To diagnose potential overloads, Riak versions 1.3.2 and later come equipped with an overload protection feature designed to prevent cascading failures in overly busy nodes. This feature limits the number of GET and PUT finite state machines (FSMs) that can exist simultaneously on a single Riak node. Increased latency can result if a node is frequently running up against these maximums.

  • Monitor node_get_fsm_active and node_get_fsm_active_60s to get an idea of how many operations your nodes are coordinating. If you see non-zero values in node_get_fsm_rejected or node_get_fsm_rejected_60s, that means that some of your requests are being discarded due to overload protection.
  • The FSM limits can be increased, but disabling overload protection entirely is not recommended. More details on these settings are available in the release notes for Riak version 1.3.

Object Settings

In versions 2.0 and later, Riak enables you to configure a variety of settings regarding Riak objects, including allowable object sizes, how many siblings to allow, and so on. If you suspect that undue latency in your cluster stems from object size or related factors, you may consider adjusting these settings.

A concise listing of object-related settings can be found in the Riak configuration documentation. The sections below explain these settings in detail.

Note on configuration files in 2.0

The object settings listed below are only available using the new system for configuration files in Riak 2.0. If you are using the older, app.config-based system, you will not have access to these settings.

Object Size

As stated above, we recommend always keeping objects below 1-2 MB and preferably below 100 KB if possible. If you want to ensure that objects above a certain size do not get stored in Riak, you can do so by setting the object.size.maximum parameter lower than the default of 50MB, which is far above the ideal object size. If you set this parameter to, say, 1MB and attempt to store a 2 MB object, the write will fail and an error message will be returned to the client.

You can also set an object size threshold past which a write will succeed but will register a warning in the logs, you can adjust the object.size.warning_threshold parameter. The default is 5MB.

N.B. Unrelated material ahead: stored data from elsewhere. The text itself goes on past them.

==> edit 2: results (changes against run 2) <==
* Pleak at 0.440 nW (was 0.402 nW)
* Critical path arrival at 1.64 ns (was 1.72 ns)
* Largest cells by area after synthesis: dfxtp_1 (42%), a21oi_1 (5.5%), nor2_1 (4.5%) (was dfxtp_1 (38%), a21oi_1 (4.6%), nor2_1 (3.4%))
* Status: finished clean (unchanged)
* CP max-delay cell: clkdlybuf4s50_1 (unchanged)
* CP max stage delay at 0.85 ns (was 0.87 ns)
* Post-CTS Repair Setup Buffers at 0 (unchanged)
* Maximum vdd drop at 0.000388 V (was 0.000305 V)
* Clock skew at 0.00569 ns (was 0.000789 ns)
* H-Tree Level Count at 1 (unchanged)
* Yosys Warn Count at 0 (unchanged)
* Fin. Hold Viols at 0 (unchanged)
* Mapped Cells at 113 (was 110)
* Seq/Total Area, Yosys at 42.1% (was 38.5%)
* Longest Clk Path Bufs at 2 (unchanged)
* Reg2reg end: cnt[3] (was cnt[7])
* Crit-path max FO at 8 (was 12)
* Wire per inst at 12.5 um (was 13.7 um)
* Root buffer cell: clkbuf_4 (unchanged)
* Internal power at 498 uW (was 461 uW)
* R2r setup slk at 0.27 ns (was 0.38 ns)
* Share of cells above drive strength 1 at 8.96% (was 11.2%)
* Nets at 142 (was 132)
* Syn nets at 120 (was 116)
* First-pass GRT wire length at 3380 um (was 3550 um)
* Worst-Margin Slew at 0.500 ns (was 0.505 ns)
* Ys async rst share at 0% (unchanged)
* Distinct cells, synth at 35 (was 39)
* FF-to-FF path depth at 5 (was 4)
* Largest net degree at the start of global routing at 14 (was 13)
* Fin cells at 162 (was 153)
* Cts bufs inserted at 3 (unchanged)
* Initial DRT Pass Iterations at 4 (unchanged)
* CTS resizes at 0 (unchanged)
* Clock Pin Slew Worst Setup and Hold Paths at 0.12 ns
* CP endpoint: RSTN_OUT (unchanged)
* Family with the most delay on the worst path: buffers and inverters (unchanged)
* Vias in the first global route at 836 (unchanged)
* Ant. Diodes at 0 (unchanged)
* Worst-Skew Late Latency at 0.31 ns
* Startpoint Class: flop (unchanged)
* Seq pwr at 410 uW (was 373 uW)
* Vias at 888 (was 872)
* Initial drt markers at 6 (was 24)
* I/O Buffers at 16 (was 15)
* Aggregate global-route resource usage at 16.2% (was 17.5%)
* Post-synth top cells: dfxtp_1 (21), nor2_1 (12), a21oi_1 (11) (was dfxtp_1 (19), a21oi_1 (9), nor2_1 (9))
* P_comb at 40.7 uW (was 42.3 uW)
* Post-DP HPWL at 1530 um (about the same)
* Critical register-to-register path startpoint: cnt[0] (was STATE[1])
<file path="config.mk">
export PLATFORM = sky130hd
export DESIGN_NAME = fetch_unit
export DESIGN_NICKNAME = d
export VERILOG_FILES = /design/src/rtl/rv32_pkg.sv /design/src/rtl/fetch_buf.sv /design/src/rtl/fetch_unit.sv
export SDC_FILE = /design/constraint.sdc
export NUM_CORES = 1
export LEC_CHECK = 0
export CAP_MARGIN = 20
export CORE_MARGIN = 3
export CORE_UTILIZATION = 52
export CTS_CLUSTER_DIAMETER = 50
export CTS_CLUSTER_SIZE = 25
export DETAILED_ROUTE_END_ITERATION = 8
export PLACE_DENSITY = 0.87
export SLEW_MARGIN = 20
export SYNTH_ARGS = -nofsm -noshare
export SYNTH_HDL_FRONTEND = slang
export SYNTH_HIERARCHICAL = 1
export SYNTH_SLANG_ARGS = --single-unit
export TNS_END_PERCENT = 20
</file>
<file path="constraint.sdc">
create_clock -name clk -period 11.6 [get_ports clk]
set_input_delay 2.32 -clock clk [delete_from_list [all_inputs] [get_ports clk]]
set_output_delay 2.32 -clock clk [all_outputs]
set_load 0.01 [all_outputs]
</file>
<file path="src/rtl/rv32_pkg.sv">
// Shared RV32 definitions: data width, canonical NOP encoding and the
// fetch FSM state type.
package rv32_pkg;

  localparam int unsigned XLEN = 32;

  // addi x0, x0, 0
  localparam logic [XLEN-1:0] NOP_INSN = 32'h0000_0013;

  // IDLE: nothing outstanding; WAIT: awaiting ack to keep;
  // DROP: awaiting ack whose data is thrown away after a redirect.
  typedef enum logic [1:0] {
    IDLE = 2'd0,
    WAIT = 2'd1,
    DROP = 2'd2
  } fetch_state_e;

endpackage

</file>
<file path="src/rtl/fetch_buf.sv">
// Synchronous instruction FIFO with push/pop/flush and a combinational head.
// DEPTH must be a power of two so the pointers wrap naturally.
module fetch_buf #(
  parameter int unsigned DEPTH = 2,
  parameter int unsigned WIDTH = 64
) (
  input  logic                     clk,
  input  logic                     rst,
  input  logic                     push,
  input  logic                     pop,
  input  logic                     flush,
  input  logic [WIDTH-1:0]         data,
  output logic [WIDTH-1:0]         head,
  output logic                     full,
  output logic                     empty,
  output logic [$clog2(DEPTH):0]   count
);

  localparam int unsigned AW = $clog2(DEPTH);
  localparam int unsigned CW = AW + 1;

  logic [WIDTH-1:0] mem [DEPTH];
  logic [AW-1:0]    wr_ptr;
  logic [AW-1:0]    rd_ptr;
  logic             do_push;
  logic             do_pop;

  assign full    = (count == CW'(DEPTH));
  assign empty   = (count == '0);
  assign head    = mem[rd_ptr];
  assign do_pop  = pop && !empty;
  // A push into a full buffer is only accepted when the head leaves the same cycle.
  assign do_push = push && (!full || do_pop);

  // Storage write; contents need no reset since count gates visibility.
  always_ff @(posedge clk) begin
    if (do_push && !flush && !rst) begin
      mem[wr_ptr] <= data;
    end
  end

  // Pointer and occupancy tracking; flush empties the buffer in one edge.
  always_ff @(posedge clk) begin
    if (rst || flush) begin
      wr_ptr <= '0;
      rd_ptr <= '0;
      count  <= '0;
    end else begin
      if (do_push) wr_ptr <= wr_ptr + AW'(1);
      if (do_pop)  rd_ptr <= rd_ptr + AW'(1);
      case ({do_push, do_pop})
        2'b10:   count <= count + CW'(1);
        2'b01:   count <= count - CW'(1);
        default: count <= count;
      endcase
    end
  end

endmodule

</file>
<file path="src/rtl/fetch_unit.sv">
// Instruction fetch unit: single-outstanding memory requests feeding a small
// instruction buffer towards decode, with redirect/flush handling.
// Optional feature macro: FETCH_MISALIGN_CHK_EN (sticky misaligned-target flag
// that blocks fetching until an aligned redirect arrives).
module fetch_unit
  import rv32_pkg::*;
#(
  parameter logic [31:0] RESET_PC  = 32'h0000_0000,
  parameter int unsigned BUF_DEPTH = 2
) (
  input  logic        clk,
  input  logic        rst,
  output logic        imem_req,
  output logic [31:0] imem_addr,
  input  logic        imem_ack,
  input  logic [31:0] imem_rdata,
  input  logic        stall,
  input  logic        redirect,
  input  logic [31:0] redirect_pc,
  output logic [31:0] ins_dec_in,
  output logic [31:0] ins_pc,
  output logic        ins_valid,
  output logic        fetch_misalign
);

  localparam int unsigned CW = $clog2(BUF_DEPTH) + 1;

  fetch_state_e      state;
  fetch_state_e      state_nxt;
  logic [XLEN-1:0]   pc;
  logic [XLEN-1:0]   req_pc;
  logic [XLEN-1:0]   tgt_pc;
  logic              can_issue;
  logic              push;
  logic              pop;
  logic              blocked;
  logic              buf_full;
  logic              buf_empty;
  logic [CW-1:0]     buf_count;
  logic [2*XLEN-1:0] buf_head;

  // Fetch addresses are always kept word aligned.
  assign tgt_pc = redirect_pc & ~XLEN'(3);

`ifdef FETCH_MISALIGN_CHK_EN
  logic misalign_q;

  // Sticky flag: updated on every redirect from the target's low bits.
  always_ff @(posedge clk) begin
    if (rst) begin
      misalign_q <= 1'b0;
    end else if (redirect) begin
      misalign_q <= |redirect_pc[1:0];
    end
  end

  assign blocked        = misalign_q;
  assign fetch_misalign = misalign_q;
`else
  assign blocked        = 1'b0;
  assign fetch_misalign = 1'b0;
`endif

  // In IDLE nothing is outstanding, so occupancy is just the buffer count.
  // A redirect cycle never issues: the new PC only becomes valid at the edge.
  assign can_issue = !rst && !redirect && !blocked && (buf_count < CW'(BUF_DEPTH));

  assign pop = !buf_empty && !stall && !redirect;

  // Fetch FSM state register.
  always_ff @(posedge clk) begin
    if (rst) begin
      state <= IDLE;
    end else begin
      state <= state_nxt;
    end
  end

  // Next-state, request and push decode.
  always_comb begin
    state_nxt = state;
    imem_req  = 1'b0;
    push      = 1'b0;
    case (state)
      IDLE: begin
        if (can_issue) begin
          imem_req  = 1'b1;
          state_nxt = WAIT;
        end
      end
      WAIT: begin
        if (imem_ack) begin
          state_nxt = IDLE;
          push      = !redirect && (!buf_full || pop);
        end else if (redirect) begin
          state_nxt = DROP;
        end
      end
      DROP: begin
        if (imem_ack) state_nxt = IDLE;
      end
      default: state_nxt = IDLE;
    endcase
  end

  // Fetch PC and the PC of the request in flight.
  always_ff @(posedge clk) begin
    if (rst) begin
      pc     <= RESET_PC;
      req_pc <= RESET_PC;
    end else if (redirect) begin
      pc <= tgt_pc;
    end else if (imem_req) begin
      req_pc <= pc;
      pc     <= pc + 32'd4;
    end
  end

  assign imem_addr = pc;

  fetch_buf #(
    .DEPTH (BUF_DEPTH),
    .WIDTH (2 * XLEN)
  ) u_buf (
    .clk   (clk),
    .rst   (rst),
    .push  (push),
    .pop   (pop),
    .flush (redirect),
    .data  ({req_pc, imem_rdata}),
    .head  (buf_head),
    .full  (buf_full),
    .empty (buf_empty),
    .count (buf_count)
  );

  assign ins_valid  = !buf_empty;
  assign ins_dec_in = buf_empty ? NOP_INSN : buf_head[XLEN-1:0];
  assign ins_pc     = buf_empty ? '0 : buf_head[2*XLEN-1:XLEN];

endmodule

</file>
==> key figures <==
Run status
  – Outcome: finished clean

CTS
  – Reg clk slew, reported paths: 0.07 ns
  – Latest clock arrival within the worst-skew pair: 0.42 ns
  – CTS tree: built
  – CTS Buffer Depth: 2
  – CTS Sinks: 195
  – CTS resizes: 0
  – Hold-fix buffers, CTS: 0
  – CTS buffer count: 17
  – Root Buffer: clkbuf_16
  – Post-CTS Setup Bufs: 0
  – H-tree depth: 4

Global routing
  – Number of global-route vias before repair: 5472
  – Initial antenna violation count: 0
  – Largest net degree at the start of global routing: 74
  – Overall Global Routing Usage: 0.196
  – First-pass GRT wire length: 27.9 mm
  – Gr ovfl total: 0

Routing
  – Via count: 5703
  – Vias/cell: 5.44
  – Routed Antenna Nets: 0
  – WL per Instance: 16.4 µm
  – DRT Pass-1 Iters: 7
  – Drt drc: 0
  – DRT iter0 DRCs: 357
  – Drt total wl: 17.2 mm

Min path
  – Hold_sp: req_pc[27]$_SDFFE_PP0P_
  – Min-delay worst type: flop to flop

Timing
  – Final worst setup slack: 4.75 ns
  – Final Setup Violations: 0
  – Worst Skew: 0.00765 ns
  – Tcrit/Tclk final: 0.591
  – Max Fclk: 146 MHz
  – Worst Tran Pin Value: 0.915 ns
  – Pins Over Slew Limit: 0
  – RSZ-0062 raised after global routing: false
  – Hold Fails Final Rpt: 0
  – Relative slew slack: 0.384
  – Final Critical Period: 6.85 ns
  – Setup TNS: 0 ns

Power and ir drop
  – P per Cell Area: 131 mW/mm²
  – Leak: 3.71 nW
  – Peak supply drop: 0.112 mV

Place
  – Post-DP HPWL: 10.9 mm
  – Placer congestion estimate: 0.859
  – # port buffers: 162
  – Pre-CTS setup slack: 4.77 ns

Floorplanning
  – Die area: 0.0178 mm²
  – Core Box Area: 0.0155 mm²
  – FP Rows: 45
  – Ports: 168
  – Die height: 133 µm
  – Die width: 133 µm
  – Starting density of the core: 0.542

Logic synthesis
  – Synth top cells by count: edfxtp_1, nand2_1, nor2b_1, dfxtp_1, mux2_2
  – Syn Std Cell Area: 0.00843 mm²
  – Synth cell types: 55
  – Most frequent cell after synthesis: edfxtp_1
  – Cell taking the most area after synthesis: edfxtp_1
  – Most used DFF post-synth: edfxtp_1
  – Post-synthesis cell count: 675
  – Mean Syn Cell Area: 12.5 µm²
  – Post-synth EDFFs: 128
  – Yosys reg bits: 195
  – Post-synth top area share: 0.456
  – Asr flop ratio synth: 0
  – Register area share after synthesis: 0.615
  – Ranking of synthesized cells by area: edfxtp_1, dfxtp_1, mux2_2, nor2b_1, nand2_1
  – Ys Warns: 6

Cells and area
  – Multi-input gate area in the final layout: 0.00300 mm²
  – Storage element area: 0.00519 mm²
  – Area delta synth->final: 26.9%
  – # nets final: 895
  – Antenna Cells: 0
  – Fill cell count: 1091
  – Fraction of layout cells with a size suffix above 1: 0.143

Setup path
  – Critical Path AT: 4.53 ns
  – Crit path launch: redirect
  – Reg-to-Reg Start: u_buf/count[1]$_SDFFE_PP0P_
  – Crit path required time: 9.28 ns
  – Startpoint Class: primary input
  – Kind of end point of the critical path: output port
  – Setup CP Type: primary input to output port
  – CP Max Fanout: 60

Job
  – Max-cap violation count: 0
==> per-stage QoR <==
| stage | hold WS (ns) | cell area (µm²) | total power, mW | std cells | util |
|---|---|---|---|---|---|
| detailed placement | 0.441 | 10100 | 0.875 | 1017 | 0.653 |
| global placement | 0.434 | 10100 | 0.872 | 1017 | 0.653 |
| CTS | 0.460 | 10700 | 1.41 | 1049 | 0.688 |
| global route | 0.467 | 10700 | 1.45 | 1049 | 0.688 |
| finish | 0.460 | 10700 | 1.40 | 1049 | 0.688 |
| floorplan | 0.425 | 8450 | 0.823 | 681 | - |
==> routing by layer <==
layer,GRT usage,vias to the layer above,share of wire
li1,-,2733,-
met1,0.284,2705,0.46
met2,0.295,246,0.45
met3,0.0446,19,0.071
met4,0.0674,0,0.012
met5,0,-,0
==> kinds of logic after synthesis <==
| logic type | Yosys count | synth area share |
|---|---|---|
| other | 1 | 0.000445 |
| AND/OR/NAND/NOR | 274 | 0.184 |
| multiplexers | 72 | 0.0962 |
| adder cells (fa/ha/maj) | 1 | 0.00148 |
| XOR/XNOR | 24 | 0.0249 |
| buffers and inverters | 50 | 0.0331 |
| AO/OA/AOI/OAI | 58 | 0.0444 |
| flip-flops | 195 | 0.615 |
==> report_power, final <==
group / switching (mW) / internal [mW] / total (mW)
sequential: 0.0179 / 0.751 / 0.769
clock: 0.259 / 0.280 / 0.539
combinational: 0.0401 / 0.0517 / 0.0917
==> worst max-delay path: stages <==
cell,delay (ns)
buf_2,0.09
buf_4,0.30
or2_1,0.32
or4_2,0.61
clkinv_4,0.25
clkdlybuf4s50_1,0.60
==> area by class of cell <==
cell class | instances | share of cell area
clock buffers | 17 | 0.0398
repair buffers | 169 | 0.156
multi-input cells | 436 | 0.281
inverters | 6 | 0.00257
flip-flops and latches | 195 | 0.485
clock inverters | 15 | 0.0119
well taps | 211 | 0.0247
==> worst paths after layout <==
check	to	slack, ns	depth (start not counted)
max	imem_req	4.75	6
min reg2reg	u_buf/mem[0][59]$_DFFE_PP_	0.46	0
max reg2reg	u_buf/mem[1][32]$_DFFE_PP_	8.30	7
min	u_buf/mem[0][59]$_DFFE_PP_	0.46	0
==> layout by cell type, fill, tap and decap left out, types with 2 or more instances in the layout <==
master	count
mux2_2	64
nand2_1	79
clkinv_2	2
o22ai_1	13
a31oi_1	5
nand4_1	19
and4_1	2
clkbuf_16	17
or2_2	3
buf_2	2
nand3b_1	31
buf_4	7
edfxtp_1	128
nor2_1	13
nand3_1	6
nor4_1	3
xnor2_1	9
clkinv_1	2
nor3_1	13
and2_1	4
inv_8	3
or3_1	2
dfxtp_1	66
mux2_4	2
conb_1	7
nor4_4	2
a21oi_1	12
clkdlybuf4s50_1	160
inv_1	5
nor2b_1	77
a22oi_1	8
o21ai_0	8
nand2b_1	3
mux2i_1	6
xor2_1	15
a211oi_1	2
a2bb2oi_1	2
inv_6	2
clkinv_4	5
and3_1	6
==> flip-flops by register name, summed over array words and instances (netlist names), named ones only <==
register      count
u_buf/wr_ptr      1
u_buf/rd_ptr      1
state             2
u_buf/mem       128
req_pc           30
imem_addr        30
u_buf/count       2
Note: power is estimated with default switching activity, not from simulation.
--- src/rtl/cpu_bus_pkg.sv ---
// Shared bus definitions: default data width and an index-width helper
// that never yields a zero-width select.
package cpu_bus_pkg;

    localparam int DEFAULT_WIDTH = 32;

    function automatic int clog2_min1(input int n);
        return (n <= 2) ? 1 : $clog2(n);
    endfunction

endpackage
File: config.mk
export PLATFORM = sky130hd
export DESIGN_NAME = phase_frame_packer_flat
export DESIGN_NICKNAME = d
export VERILOG_FILES = /design/src/rtl/phase_frame_packer_pkg.sv /design/src/rtl/phase_frame_packer_if.sv /design/src/rtl/phase_sample_bank.sv /design/src/rtl/phase_frame_packer.sv /design/src/flat_wrapper.sv
export SDC_FILE = /design/constraint.sdc
export NUM_CORES = 1
export LEC_CHECK = 0
export BUFFER_PORTS_ARGS = -buffer_cell sky130_fd_sc_hd__buf_2
export CORE_ASPECT_RATIO = 1.1
export CORE_MARGIN = 8
export CORE_UTILIZATION = 47
export CTS_BUF_LIST = sky130_fd_sc_hd__clkbuf_16
export CTS_CLUSTER_DIAMETER = 120
export DETAILED_ROUTE_END_ITERATION = 6
export GPL_ROUTABILITY_DRIVEN = 0
export GPL_TIMING_DRIVEN = 0
export PLACE_DENSITY = 0.77
export SLEW_MARGIN = 20
export SYNTH_ARGS = -nofsm -noshare
export SYNTH_HDL_FRONTEND = slang
export SYNTH_SLANG_ARGS = --single-unit
File: constraint.sdc
create_clock -name clock -period 5.59 [get_ports clock]
set_input_delay 0.559 -clock clock [delete_from_list [all_inputs] [get_ports clock]]
set_output_delay 0.559 -clock clock [all_outputs]
set_load 0.01 [all_outputs]
File: src/rtl/phase_frame_packer_pkg.sv
// Shared types for phase_frame_packer: FSM state encoding and the
// error-cause codes reported on the debug port.
package phase_frame_packer_pkg;

  typedef enum logic {
    COLLECT = 1'b0,
    EMIT    = 1'b1
  } state_t;

  typedef logic [1:0] err_cause_t;

  localparam err_cause_t ERR_NONE      = 2'd0;
  localparam err_cause_t ERR_DUPLICATE = 2'd1;
  localparam err_cause_t ERR_BAD_DEST  = 2'd2;
  localparam err_cause_t ERR_TIMEOUT   = 2'd3;

endpackage
**config.mk**
```make
export PLATFORM = sky130hd
export DESIGN_NAME = ctl_round
export DESIGN_NICKNAME = d
export VERILOG_FILES = /design/src/rtl/dh_pkg.sv /design/src/rtl/frame_timer.sv /design/src/rtl/ctl_round.sv
export SDC_FILE = /design/constraint.sdc
export NUM_CORES = 1
export LEC_CHECK = 0
export BUFFER_PORTS_ARGS = -buffer_cell sky130_fd_sc_hd__buf_4
export CORE_UTILIZATION = 40
export DETAILED_ROUTE_END_ITERATION = 6
export GPL_TIMING_DRIVEN = 0
export PLACE_DENSITY = 0.65
export SLEW_MARGIN = 0
export SYNTH_ARGS = -nofsm -noshare
export SYNTH_HDL_FRONTEND = slang
export SYNTH_SLANG_ARGS = --single-unit
```
**constraint.sdc**
```tcl
create_clock -name clk -period 6.5 [get_ports clk]
set_input_delay 1.95 -clock clk [delete_from_list [all_inputs] [get_ports clk]]
set_output_delay 1.95 -clock clk [all_outputs]
set_load 0.02 [all_outputs]
```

Sibling Explosion Management

In order to prevent or cut down on sibling explosion, you can either prevent Riak from storing additional siblings when a specified sibling count is reached or set a warning threshold past which Riak logs an error (or both). This can be done using the object.siblings.maximum and object.siblings.warning_threshold settings. The default maximum is 100 and the default warning threshold is 25.

Object Storage Format

There are currently two possible binary representations for objects stored in Riak:

  • Erlang’s native term_to_binary format, which tends to have a higher space overhead
  • A newer, Riak-specific format developed for more compact storage of smaller values

You can set the object storage format using the object.format parameter: 0 selects Erlang’s term_to_binary format while 1 (the default) selects the Riak-specific format.